Por el lado de las instituciones cuestionadas (Congreso y STF), los tiempos tampoco parecen favorables para iniciar un proceso de impeachment contra el gobernante. Pensar ahora en una acción de este tipo es inviable en medio de la pandemia. Un proceso de destitución -con toda la carga de dramatismo que representa- solo podrá ser realizado después de tener un balance ponderado de los estragos causados por el Covid19, es decir, cuando se pueda hacer una contabilidad del número de infectados y fallecidos por causa del Coronavirus y se puedan establecer las responsabilidades derivadas del papel desempeñado por Bolsonaro y sus ministros en medio a esta crisis sanitaria.
En resumen, entre todas las especulaciones que permite el momento político brasileño, nos inclinamos a pensar que el ex capitán seguirá navegando en aguas turbulentas, con los contrapesos institucionales y con una adhesión a su gestión en franco declive.
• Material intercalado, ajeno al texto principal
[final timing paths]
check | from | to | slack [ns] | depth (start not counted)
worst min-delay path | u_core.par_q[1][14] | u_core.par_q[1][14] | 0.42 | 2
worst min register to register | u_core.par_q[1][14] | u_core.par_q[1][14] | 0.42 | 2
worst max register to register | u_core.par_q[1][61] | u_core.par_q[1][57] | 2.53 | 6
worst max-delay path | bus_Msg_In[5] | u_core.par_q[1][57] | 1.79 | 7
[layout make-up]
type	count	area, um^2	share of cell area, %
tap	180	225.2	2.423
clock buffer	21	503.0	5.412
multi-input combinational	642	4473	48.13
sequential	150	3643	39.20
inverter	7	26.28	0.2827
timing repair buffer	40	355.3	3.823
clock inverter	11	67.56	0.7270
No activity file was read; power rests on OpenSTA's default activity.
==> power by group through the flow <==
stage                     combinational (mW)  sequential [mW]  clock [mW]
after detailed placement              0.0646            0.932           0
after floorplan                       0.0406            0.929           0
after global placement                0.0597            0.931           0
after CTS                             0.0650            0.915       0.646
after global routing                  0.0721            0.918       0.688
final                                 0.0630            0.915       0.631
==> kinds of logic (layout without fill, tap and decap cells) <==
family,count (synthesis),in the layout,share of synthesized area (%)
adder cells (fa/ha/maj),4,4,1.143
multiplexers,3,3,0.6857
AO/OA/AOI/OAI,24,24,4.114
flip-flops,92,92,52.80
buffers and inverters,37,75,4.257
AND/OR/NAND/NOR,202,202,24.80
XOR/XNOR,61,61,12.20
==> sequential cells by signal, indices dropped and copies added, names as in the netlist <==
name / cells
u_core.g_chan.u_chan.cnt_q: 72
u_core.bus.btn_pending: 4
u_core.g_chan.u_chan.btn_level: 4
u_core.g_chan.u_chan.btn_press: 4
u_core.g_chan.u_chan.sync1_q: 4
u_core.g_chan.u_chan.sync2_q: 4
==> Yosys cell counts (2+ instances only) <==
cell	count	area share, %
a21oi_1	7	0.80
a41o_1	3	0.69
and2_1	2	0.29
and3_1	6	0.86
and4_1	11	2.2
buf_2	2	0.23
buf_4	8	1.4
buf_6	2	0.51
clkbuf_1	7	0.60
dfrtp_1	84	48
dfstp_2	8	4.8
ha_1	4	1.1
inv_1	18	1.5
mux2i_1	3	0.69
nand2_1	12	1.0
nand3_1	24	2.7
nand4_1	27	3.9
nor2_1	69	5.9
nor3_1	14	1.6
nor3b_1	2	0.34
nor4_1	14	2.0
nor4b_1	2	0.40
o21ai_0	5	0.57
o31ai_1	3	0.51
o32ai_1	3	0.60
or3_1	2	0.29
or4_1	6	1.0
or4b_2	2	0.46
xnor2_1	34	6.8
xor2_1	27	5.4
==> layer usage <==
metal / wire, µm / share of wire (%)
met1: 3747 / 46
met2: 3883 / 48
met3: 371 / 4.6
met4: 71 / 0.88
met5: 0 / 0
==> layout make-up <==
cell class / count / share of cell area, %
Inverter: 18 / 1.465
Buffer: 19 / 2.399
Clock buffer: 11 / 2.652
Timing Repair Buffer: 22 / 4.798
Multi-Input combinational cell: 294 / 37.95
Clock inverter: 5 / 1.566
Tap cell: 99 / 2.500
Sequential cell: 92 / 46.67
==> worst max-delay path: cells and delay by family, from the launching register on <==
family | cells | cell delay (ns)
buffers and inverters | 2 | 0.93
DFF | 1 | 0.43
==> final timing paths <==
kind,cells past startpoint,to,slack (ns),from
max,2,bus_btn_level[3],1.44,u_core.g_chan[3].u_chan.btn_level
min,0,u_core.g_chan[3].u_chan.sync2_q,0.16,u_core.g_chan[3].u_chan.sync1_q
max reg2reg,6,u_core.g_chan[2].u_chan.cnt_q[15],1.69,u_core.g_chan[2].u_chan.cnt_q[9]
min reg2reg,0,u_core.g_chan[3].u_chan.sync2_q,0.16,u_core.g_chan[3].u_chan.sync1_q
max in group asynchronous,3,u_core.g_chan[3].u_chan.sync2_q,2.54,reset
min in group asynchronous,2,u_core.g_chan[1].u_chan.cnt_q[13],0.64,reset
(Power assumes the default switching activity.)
==> src/rtl/serial_bus_arbiter.sv <==
// Round-robin owner arbitration for the shared single-wire serial bus, with an idle watchdog
// that revokes a grant, plus a small checker module holding the structural invariants.
module serial_bus_arbiter_chk #(
  parameter int N_MASTERS = 2,
  parameter int ID_W      = 1
) (
  input logic                 CLK,
  input logic                 RSTN,
  input logic [N_MASTERS-1:0] grant,
  input logic                 busy,
  input logic [ID_W-1:0]      grant_id,
  input logic                 err
);
  a_grant_onehot: assert property (@(posedge CLK) disable iff (!RSTN) $onehot0(grant));
  a_busy_match:   assert property (@(posedge CLK) disable iff (!RSTN) busy == (|grant));
  a_id_idle:      assert property (@(posedge CLK) disable iff (!RSTN)
                                   !busy |-> (grant_id == {ID_W{1'b0}}));
  a_err_revokes:  assert property (@(posedge CLK) disable iff (!RSTN)
                                   err |-> (grant == {N_MASTERS{1'b0}}));
endmodule
`config.mk`:
```
export PLATFORM = sky130hd
export DESIGN_NAME = vga_pixel_pipeline_flat
export DESIGN_NICKNAME = d
export VERILOG_FILES = /design/src/rtl/vga_pixel_pipeline_if.sv /design/src/rtl/vga_pixel_pipeline.sv /design/src/flat_wrapper.sv
export SDC_FILE = /design/constraint.sdc
export NUM_CORES = 1
export LEC_CHECK = 0
export CORE_UTILIZATION = 40
export DETAILED_ROUTE_END_ITERATION = 6
export GPL_ROUTABILITY_DRIVEN = 1
export HOLD_SLACK_MARGIN = 0.05
export PLACE_DENSITY = 0.8
export SLEW_MARGIN = 20
export SYNTH_ARGS = -nofsm -noshare
export SYNTH_HDL_FRONTEND = slang
export SYNTH_SLANG_ARGS = --single-unit
```
`constraint.sdc`:
```
create_clock -name clk -period 2.1 [get_ports clk]
set_clock_uncertainty 0.2 [all_clocks]
set_input_delay 0.42 -clock clk [delete_from_list [all_inputs] [get_ports clk]]
set_output_delay 0.42 -clock clk [all_outputs]
set_load 0.02 [all_outputs]
```
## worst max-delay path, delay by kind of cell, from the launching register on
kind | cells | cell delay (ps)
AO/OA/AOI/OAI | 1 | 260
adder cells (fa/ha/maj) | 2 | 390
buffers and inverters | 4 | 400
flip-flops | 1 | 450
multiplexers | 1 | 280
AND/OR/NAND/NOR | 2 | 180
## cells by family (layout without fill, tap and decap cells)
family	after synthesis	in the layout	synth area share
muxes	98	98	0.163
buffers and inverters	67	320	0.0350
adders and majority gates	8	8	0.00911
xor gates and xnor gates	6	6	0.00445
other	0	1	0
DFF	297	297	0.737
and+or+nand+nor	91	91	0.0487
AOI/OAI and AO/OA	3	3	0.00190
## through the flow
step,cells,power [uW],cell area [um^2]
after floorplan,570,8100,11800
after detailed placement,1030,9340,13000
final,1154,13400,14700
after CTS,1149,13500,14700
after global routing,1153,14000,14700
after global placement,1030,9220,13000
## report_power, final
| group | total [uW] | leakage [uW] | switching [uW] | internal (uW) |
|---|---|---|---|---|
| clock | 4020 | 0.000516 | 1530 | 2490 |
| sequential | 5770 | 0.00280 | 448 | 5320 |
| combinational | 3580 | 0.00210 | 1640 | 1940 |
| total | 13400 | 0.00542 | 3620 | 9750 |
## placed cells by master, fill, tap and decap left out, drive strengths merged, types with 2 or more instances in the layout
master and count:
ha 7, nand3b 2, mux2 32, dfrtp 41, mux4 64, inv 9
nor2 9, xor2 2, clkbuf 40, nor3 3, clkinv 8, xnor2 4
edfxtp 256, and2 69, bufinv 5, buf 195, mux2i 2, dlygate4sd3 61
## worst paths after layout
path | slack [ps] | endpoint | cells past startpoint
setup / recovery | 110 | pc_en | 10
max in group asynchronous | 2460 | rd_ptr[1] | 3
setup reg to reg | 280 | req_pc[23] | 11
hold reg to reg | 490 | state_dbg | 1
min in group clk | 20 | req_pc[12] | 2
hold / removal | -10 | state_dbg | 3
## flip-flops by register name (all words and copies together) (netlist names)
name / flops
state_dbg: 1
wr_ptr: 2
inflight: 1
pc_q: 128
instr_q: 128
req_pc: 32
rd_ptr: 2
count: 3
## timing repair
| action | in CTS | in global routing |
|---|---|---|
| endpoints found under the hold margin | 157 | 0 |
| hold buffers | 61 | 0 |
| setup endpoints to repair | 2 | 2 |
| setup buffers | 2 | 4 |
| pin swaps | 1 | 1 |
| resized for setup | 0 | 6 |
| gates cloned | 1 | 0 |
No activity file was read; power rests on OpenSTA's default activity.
===== config.mk =====
export PLATFORM = sky130hd
export DESIGN_NAME = seg_mux_driver_flat
export DESIGN_NICKNAME = d
export VERILOG_FILES = /design/src/rtl/seg_mux_if.sv /design/src/rtl/seg_mux_driver.sv /design/src/flat_wrapper.sv
export SDC_FILE = /design/constraint.sdc
export NUM_CORES = 1
export LEC_CHECK = 0
export CAP_MARGIN = 20
export CORE_MARGIN = 4
export CORE_UTILIZATION = 57
export DETAILED_ROUTE_END_ITERATION = 10
export PLACE_DENSITY = 0.87
export SYNTH_ARGS = -nofsm -noshare
export SYNTH_HDL_FRONTEND = slang
export SYNTH_SLANG_ARGS = --single-unit
export TNS_END_PERCENT = 50

===== constraint.sdc =====
create_clock -name clk -period 2.56 [get_ports clk]
set_input_delay 0.512 -clock clk [delete_from_list [all_inputs] [get_ports clk]]
set_output_delay 0.512 -clock clk [all_outputs]
set_load 0.01 [all_outputs]

===== src/rtl/seg_mux_if.sv =====
// Bus bundle for the multiplexed seven-segment driver.
// The master drives the display data and control; the slave (the driver) returns the pin values.
interface seg_mux_if #(
  parameter int NUM_DIGITS = 4
);
  logic                    enable;
  logic                    load;
  logic [4*NUM_DIGITS-1:0] bcd_in;
  logic [NUM_DIGITS-1:0]   dp_in;
  logic                    blank_lz;
  logic [6:0]              seg;
  logic                    dp;
  logic [NUM_DIGITS-1:0]   an;
  logic                    frame_done;

  modport master (
    output enable, load, bcd_in, dp_in, blank_lz,
    input  seg, dp, an, frame_done
  );

  modport slave (
    input  enable, load, bcd_in, dp_in, blank_lz,
    output seg, dp, an, frame_done
  );
endinterface


===== src/rtl/seg_mux_driver.sv =====
// Time-multiplexed seven-segment driver: scans NUM_DIGITS digits, holding each for
// PRESCALE clocks, with double-buffered digit data so a new value only appears at
// a frame boundary, optional leading-zero blanking and optional pin inversion.
module seg_mux_driver #(
  parameter int NUM_DIGITS = 4,
  parameter int PRESCALE   = 1000,
  parameter bit HEX_EN     = 1'b1,
  parameter bit ACTIVE_LOW = 1'b0
) (
  input logic      clk,
  input logic      rst_n,
  seg_mux_if.slave bus
);
  localparam int IW = (NUM_DIGITS > 1) ? $clog2(NUM_DIGITS) : 1;
  localparam int PW = $clog2(PRESCALE);
  localparam int BW = 4 * NUM_DIGITS;
  localparam logic [IW-1:0] LAST_IDX = IW'(NUM_DIGITS - 1);
  localparam logic [PW-1:0] LAST_PRE = PW'(PRESCALE - 1);

  logic [PW-1:0]         r_presc;
  logic [IW-1:0]         r_idx;
  logic                  r_frame_done;
  logic [BW-1:0]         r_pend_bcd;
  logic [NUM_DIGITS-1:0] r_pend_dp;
  logic                  r_pend_flag;
  logic [BW-1:0]         r_disp_bcd;
  logic [NUM_DIGITS-1:0] r_disp_dp;
  logic [6:0]            r_seg;
  logic                  r_dp;
  logic [NUM_DIGITS-1:0] r_an;

  logic                  w_tick;
  logic                  w_wrap;
  logic [NUM_DIGITS-1:0] w_blank_mask;
  logic [NUM_DIGITS-1:0] w_an;
  logic [3:0]            w_code;
  logic                  w_blank;
  logic                  w_dp;

  // Code-to-segment table, active-high {a,b,c,d,e,f,g}; hex glyphs only when enabled.
  function automatic logic [6:0] f_decode(input logic [3:0] code);
    case (code)
      4'h0:    f_decode = 7'b1111110;
      4'h1:    f_decode = 7'b0110000;
      4'h2:    f_decode = 7'b1101101;
      4'h3:    f_decode = 7'b1111001;
      4'h4:    f_decode = 7'b0110011;
      4'h5:    f_decode = 7'b1011011;
      4'h6:    f_decode = 7'b1011111;
      4'h7:    f_decode = 7'b1110000;
      4'h8:    f_decode = 7'b1111111;
      4'h9:    f_decode = 7'b1111011;
      4'hA:    f_decode = HEX_EN ? 7'b1110111 : 7'b0000000;
      4'hB:    f_decode = HEX_EN ? 7'b0011111 : 7'b0000000;
      4'hC:    f_decode = HEX_EN ? 7'b1001110 : 7'b0000000;
      4'hD:    f_decode = HEX_EN ? 7'b0111101 : 7'b0000000;
      4'hE:    f_decode = HEX_EN ? 7'b1001111 : 7'b0000000;
      default: f_decode = HEX_EN ? 7'b1000111 : 7'b0000000;
    endcase
  endfunction

  // The last prescale count of the last digit is the frame wrap point.
  assign w_tick = bus.enable && (r_presc == LAST_PRE);
  assign w_wrap = w_tick && (r_idx == LAST_IDX);

  // Blank a digit when it and every digit above it are zero; digit 0 always stays lit.
  always_comb begin
    logic v_run;
    v_run        = 1'b1;
    w_blank_mask = '0;
    for (int k = NUM_DIGITS - 1; k >= 1; k--) begin
      v_run           = v_run && (r_disp_bcd[4*k +: 4] == 4'd0);
      w_blank_mask[k] = v_run && bus.blank_lz;
    end
  end

  // Select the code, blank flag, dp bit and anode for the current digit index.
  always_comb begin
    w_code  = 4'd0;
    w_blank = 1'b0;
    w_dp    = 1'b0;
    w_an    = '0;
    for (int k = 0; k < NUM_DIGITS; k++) begin
      if (r_idx == IW'(k)) begin
        w_code  = r_disp_bcd[4*k +: 4];
        w_blank = w_blank_mask[k];
        w_dp    = r_disp_dp[k];
        w_an[k] = 1'b1;
      end
    end
  end

  // Scan timing: prescaler, digit index and the end-of-frame pulse; all frozen while disabled.
  always_ff @(posedge clk or negedge rst_n) begin
    if (!rst_n) begin
      r_presc      <= '0;
      r_idx        <= '0;
      r_frame_done <= 1'b0;
    end else begin
      r_frame_done <= w_wrap;
      if (bus.enable) begin
        if (w_tick) begin
          r_presc <= '0;
          r_idx   <= w_wrap ? '0 : r_idx + 1'b1;
        end else begin
          r_presc <= r_presc + 1'b1;
        end
      end
    end
  end

  // Double buffer: load lands in pending; display takes it at the frame wrap (or next cycle when idle).
  always_ff @(posedge clk or negedge rst_n) begin
    if (!rst_n) begin
      r_pend_bcd  <= '0;
      r_pend_dp   <= '0;
      r_pend_flag <= 1'b0;
      r_disp_bcd  <= '0;
      r_disp_dp   <= '0;
    end else begin
      if (bus.load) begin
        r_pend_bcd <= bus.bcd_in;
        r_pend_dp  <= bus.dp_in;
      end
      if (w_wrap && bus.load) begin
        // A load on the wrap cycle bypasses pending so the newest value wins.
        r_disp_bcd  <= bus.bcd_in;
        r_disp_dp   <= bus.dp_in;
        r_pend_flag <= 1'b0;
      end else if (r_pend_flag && (w_wrap || !bus.enable)) begin
        r_disp_bcd  <= r_pend_bcd;
        r_disp_dp   <= r_pend_dp;
        r_pend_flag <= bus.load;
      end else if (bus.load) begin
        r_pend_flag <= 1'b1;
      end
    end
  end

  // Registered pins, one cycle behind the digit index; dark while disabled.
  always_ff @(posedge clk or negedge rst_n) begin
    if (!rst_n) begin
      r_seg <= '0;
      r_dp  <= 1'b0;
      r_an  <= '0;
    end else if (!bus.enable) begin
      r_seg <= '0;
      r_dp  <= 1'b0;
      r_an  <= '0;
    end else begin
      r_seg <= w_blank ? 7'b0000000 : f_decode(w_code);
      r_dp  <= w_dp;
      r_an  <= w_an;
    end
  end

  // Polarity is applied only at the pins so internal state stays active-high.
  assign bus.seg        = r_seg ^ {7{ACTIVE_LOW}};
  assign bus.dp         = r_dp ^ ACTIVE_LOW;
  assign bus.an         = r_an ^ {NUM_DIGITS{ACTIVE_LOW}};
  assign bus.frame_done = r_frame_done;
endmodule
Al final –de no ocurrir algún hecho grave o desequilibrador- Bolsonaro puede aprovecharse de un fortuito empate de las fuerzas en pugna (con el apoyo de sus colegas de armas) y de la falta de alternativas, para conseguir mantenerse en el gobierno hasta el final de su mandato. En todo caso, sus posibilidades de ser electo para un nuevo periodo presidencial se encuentran desde ya bastante comprometidas.
Fernando de la Cuadra
Doctor en Ciencias Sociales. Editor del Blog Socialismo y Democracia.